____ RECORDS SHOWN

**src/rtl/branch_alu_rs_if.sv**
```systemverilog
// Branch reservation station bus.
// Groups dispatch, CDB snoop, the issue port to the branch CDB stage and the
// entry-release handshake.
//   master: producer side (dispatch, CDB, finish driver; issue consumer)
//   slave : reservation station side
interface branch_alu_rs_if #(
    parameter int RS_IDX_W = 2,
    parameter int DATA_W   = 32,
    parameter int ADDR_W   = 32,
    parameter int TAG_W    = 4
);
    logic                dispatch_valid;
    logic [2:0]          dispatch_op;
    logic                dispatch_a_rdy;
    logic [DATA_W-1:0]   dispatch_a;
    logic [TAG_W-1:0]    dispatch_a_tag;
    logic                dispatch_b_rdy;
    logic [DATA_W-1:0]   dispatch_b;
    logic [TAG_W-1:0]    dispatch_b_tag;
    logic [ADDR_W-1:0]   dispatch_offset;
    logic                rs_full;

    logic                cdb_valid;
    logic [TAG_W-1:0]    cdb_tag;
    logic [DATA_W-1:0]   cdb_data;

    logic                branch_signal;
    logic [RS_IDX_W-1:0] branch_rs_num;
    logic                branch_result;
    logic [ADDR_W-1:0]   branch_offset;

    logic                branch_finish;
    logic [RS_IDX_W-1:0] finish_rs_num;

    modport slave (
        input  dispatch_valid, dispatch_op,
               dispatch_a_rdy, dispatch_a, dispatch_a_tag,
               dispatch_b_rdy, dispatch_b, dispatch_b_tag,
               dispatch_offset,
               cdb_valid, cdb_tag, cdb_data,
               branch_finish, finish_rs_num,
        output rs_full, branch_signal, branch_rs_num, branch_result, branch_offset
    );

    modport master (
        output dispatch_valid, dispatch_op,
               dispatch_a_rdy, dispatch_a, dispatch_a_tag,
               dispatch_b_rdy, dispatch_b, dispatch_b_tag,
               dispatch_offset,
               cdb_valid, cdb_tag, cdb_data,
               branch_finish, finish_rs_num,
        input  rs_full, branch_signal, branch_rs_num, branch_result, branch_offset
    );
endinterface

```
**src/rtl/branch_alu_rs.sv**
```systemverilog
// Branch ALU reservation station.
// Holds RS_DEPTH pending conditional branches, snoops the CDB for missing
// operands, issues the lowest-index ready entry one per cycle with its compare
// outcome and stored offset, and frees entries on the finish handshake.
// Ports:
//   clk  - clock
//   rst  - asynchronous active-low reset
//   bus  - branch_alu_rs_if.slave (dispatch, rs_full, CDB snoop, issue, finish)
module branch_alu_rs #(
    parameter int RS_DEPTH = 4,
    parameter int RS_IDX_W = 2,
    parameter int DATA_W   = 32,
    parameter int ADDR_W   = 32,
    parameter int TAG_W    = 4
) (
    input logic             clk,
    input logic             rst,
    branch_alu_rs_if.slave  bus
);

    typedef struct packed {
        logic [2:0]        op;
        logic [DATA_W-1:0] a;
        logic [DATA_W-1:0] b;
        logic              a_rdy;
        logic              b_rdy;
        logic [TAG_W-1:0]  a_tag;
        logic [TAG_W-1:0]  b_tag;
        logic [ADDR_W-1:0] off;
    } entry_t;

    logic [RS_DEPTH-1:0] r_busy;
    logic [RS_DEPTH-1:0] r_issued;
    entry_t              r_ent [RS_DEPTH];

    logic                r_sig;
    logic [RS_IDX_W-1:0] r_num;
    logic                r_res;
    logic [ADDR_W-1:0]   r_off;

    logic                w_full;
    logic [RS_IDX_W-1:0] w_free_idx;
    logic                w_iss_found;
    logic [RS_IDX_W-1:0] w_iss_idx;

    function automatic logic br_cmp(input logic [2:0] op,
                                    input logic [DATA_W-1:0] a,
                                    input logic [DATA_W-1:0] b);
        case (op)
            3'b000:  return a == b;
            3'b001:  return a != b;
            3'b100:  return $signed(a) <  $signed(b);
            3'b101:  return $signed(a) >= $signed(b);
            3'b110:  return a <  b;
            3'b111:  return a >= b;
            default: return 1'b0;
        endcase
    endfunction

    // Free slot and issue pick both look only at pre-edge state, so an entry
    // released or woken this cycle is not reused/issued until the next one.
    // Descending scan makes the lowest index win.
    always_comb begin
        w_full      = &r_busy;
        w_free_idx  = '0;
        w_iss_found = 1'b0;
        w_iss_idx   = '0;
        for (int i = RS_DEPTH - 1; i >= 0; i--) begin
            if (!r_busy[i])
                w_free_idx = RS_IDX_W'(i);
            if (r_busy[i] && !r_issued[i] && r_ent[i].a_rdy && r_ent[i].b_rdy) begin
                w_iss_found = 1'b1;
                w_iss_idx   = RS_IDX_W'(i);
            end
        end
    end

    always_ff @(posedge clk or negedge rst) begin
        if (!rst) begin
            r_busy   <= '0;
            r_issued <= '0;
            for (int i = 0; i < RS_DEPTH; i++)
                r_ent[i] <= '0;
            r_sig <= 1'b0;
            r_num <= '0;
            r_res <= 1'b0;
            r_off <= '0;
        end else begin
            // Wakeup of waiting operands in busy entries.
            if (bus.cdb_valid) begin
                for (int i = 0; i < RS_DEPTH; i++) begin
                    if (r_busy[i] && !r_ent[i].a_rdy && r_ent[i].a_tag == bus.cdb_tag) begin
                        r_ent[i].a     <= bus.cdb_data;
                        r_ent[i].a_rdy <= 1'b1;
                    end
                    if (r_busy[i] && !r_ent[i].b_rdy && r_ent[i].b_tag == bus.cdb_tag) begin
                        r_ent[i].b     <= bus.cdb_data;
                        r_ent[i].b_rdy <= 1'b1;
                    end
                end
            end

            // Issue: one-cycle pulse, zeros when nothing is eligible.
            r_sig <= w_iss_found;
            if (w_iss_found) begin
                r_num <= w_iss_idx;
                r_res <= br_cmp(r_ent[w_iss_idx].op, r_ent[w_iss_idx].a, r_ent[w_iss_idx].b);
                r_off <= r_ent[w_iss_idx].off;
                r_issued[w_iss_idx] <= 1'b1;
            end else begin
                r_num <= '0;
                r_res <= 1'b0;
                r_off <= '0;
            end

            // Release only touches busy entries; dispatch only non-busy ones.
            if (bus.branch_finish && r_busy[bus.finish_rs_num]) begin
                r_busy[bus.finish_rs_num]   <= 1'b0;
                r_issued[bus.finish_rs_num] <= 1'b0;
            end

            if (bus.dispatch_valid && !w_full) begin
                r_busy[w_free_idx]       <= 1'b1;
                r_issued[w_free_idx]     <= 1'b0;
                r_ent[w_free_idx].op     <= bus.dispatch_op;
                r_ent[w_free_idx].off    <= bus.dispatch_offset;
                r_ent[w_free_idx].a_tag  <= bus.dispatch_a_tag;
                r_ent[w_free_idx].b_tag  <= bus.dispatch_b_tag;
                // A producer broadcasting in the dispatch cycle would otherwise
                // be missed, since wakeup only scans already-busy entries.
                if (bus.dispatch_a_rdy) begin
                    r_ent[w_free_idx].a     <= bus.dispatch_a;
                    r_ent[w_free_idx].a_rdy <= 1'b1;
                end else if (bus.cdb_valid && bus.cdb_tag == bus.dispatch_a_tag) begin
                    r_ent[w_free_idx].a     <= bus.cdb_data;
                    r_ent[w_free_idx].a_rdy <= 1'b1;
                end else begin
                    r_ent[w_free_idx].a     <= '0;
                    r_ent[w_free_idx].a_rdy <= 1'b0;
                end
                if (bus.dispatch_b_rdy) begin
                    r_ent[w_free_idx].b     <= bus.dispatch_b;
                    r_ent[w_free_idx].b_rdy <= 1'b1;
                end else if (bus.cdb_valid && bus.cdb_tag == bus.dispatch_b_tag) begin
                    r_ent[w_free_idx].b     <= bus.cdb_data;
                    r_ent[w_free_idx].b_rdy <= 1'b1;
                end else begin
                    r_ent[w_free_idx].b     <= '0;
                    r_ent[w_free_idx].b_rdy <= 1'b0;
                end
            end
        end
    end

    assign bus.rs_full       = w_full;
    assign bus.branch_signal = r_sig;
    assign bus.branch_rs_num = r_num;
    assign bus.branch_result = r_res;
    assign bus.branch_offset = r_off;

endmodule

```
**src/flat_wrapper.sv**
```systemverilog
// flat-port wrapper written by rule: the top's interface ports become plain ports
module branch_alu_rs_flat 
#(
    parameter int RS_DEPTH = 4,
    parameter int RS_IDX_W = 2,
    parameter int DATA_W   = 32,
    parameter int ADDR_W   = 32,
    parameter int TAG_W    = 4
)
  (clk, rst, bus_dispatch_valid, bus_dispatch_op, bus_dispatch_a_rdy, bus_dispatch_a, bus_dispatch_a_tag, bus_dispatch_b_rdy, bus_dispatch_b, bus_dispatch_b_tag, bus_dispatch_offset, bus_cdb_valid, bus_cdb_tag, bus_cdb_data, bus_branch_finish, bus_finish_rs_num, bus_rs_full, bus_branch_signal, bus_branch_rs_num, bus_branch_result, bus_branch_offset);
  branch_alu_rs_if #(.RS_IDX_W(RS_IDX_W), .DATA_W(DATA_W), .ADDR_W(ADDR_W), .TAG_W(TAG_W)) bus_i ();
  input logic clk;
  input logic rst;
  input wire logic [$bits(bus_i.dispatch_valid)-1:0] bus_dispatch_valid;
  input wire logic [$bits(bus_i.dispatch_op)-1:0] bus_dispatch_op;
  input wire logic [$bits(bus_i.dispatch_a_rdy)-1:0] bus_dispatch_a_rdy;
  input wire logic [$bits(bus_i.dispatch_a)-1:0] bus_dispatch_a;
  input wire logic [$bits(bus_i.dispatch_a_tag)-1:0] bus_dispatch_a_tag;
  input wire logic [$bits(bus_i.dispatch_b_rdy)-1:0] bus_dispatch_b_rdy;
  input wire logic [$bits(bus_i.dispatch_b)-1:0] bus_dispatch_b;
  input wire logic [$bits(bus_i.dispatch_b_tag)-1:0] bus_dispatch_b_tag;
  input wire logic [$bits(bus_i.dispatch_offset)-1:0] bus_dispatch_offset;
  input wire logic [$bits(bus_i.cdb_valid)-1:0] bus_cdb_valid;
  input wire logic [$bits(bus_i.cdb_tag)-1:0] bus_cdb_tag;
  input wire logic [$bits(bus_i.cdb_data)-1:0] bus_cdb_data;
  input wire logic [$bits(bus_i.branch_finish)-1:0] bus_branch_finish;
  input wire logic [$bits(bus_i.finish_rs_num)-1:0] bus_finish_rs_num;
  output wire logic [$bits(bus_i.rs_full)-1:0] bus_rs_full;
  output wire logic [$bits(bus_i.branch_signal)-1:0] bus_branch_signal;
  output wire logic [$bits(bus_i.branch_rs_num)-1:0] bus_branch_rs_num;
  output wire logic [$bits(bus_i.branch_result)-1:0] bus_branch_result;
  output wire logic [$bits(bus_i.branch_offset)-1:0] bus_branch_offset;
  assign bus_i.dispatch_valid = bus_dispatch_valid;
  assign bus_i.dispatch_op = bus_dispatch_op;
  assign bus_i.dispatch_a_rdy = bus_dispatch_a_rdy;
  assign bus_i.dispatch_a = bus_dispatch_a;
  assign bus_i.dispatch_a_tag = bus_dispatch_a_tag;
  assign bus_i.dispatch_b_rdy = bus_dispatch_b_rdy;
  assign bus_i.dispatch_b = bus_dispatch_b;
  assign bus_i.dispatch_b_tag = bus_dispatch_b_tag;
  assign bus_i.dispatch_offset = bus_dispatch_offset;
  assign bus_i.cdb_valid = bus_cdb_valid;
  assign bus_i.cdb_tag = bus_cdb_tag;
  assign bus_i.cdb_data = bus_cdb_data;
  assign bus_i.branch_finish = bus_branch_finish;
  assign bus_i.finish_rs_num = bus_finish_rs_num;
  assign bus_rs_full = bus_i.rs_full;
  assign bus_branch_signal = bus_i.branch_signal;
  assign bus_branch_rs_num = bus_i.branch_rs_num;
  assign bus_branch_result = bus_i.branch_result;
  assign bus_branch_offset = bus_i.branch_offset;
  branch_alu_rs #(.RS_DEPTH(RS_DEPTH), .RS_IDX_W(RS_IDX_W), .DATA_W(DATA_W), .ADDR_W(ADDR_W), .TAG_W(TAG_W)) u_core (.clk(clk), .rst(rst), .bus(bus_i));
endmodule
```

________
____ RECORDS SHOWN

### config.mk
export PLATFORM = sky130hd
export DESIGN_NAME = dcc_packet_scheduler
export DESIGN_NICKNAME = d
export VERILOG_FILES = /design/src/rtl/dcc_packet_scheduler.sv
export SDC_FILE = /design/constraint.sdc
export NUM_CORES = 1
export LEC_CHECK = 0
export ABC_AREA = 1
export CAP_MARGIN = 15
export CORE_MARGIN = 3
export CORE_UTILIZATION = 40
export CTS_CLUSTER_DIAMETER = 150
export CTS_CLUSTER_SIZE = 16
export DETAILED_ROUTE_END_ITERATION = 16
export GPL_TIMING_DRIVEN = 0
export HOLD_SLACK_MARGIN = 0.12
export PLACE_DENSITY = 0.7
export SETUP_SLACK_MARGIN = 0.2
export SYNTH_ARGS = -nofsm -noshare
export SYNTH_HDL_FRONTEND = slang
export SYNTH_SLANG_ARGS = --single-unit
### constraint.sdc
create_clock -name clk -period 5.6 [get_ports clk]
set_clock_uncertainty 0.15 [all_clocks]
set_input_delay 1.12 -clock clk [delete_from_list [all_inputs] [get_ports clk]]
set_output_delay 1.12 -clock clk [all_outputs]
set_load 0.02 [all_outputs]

________

Every line of the material that includes the word "operands" needs to be copied.

// operands, issues the lowest-index ready entry one per cycle with its compare
            // Wakeup of waiting operands in busy entries.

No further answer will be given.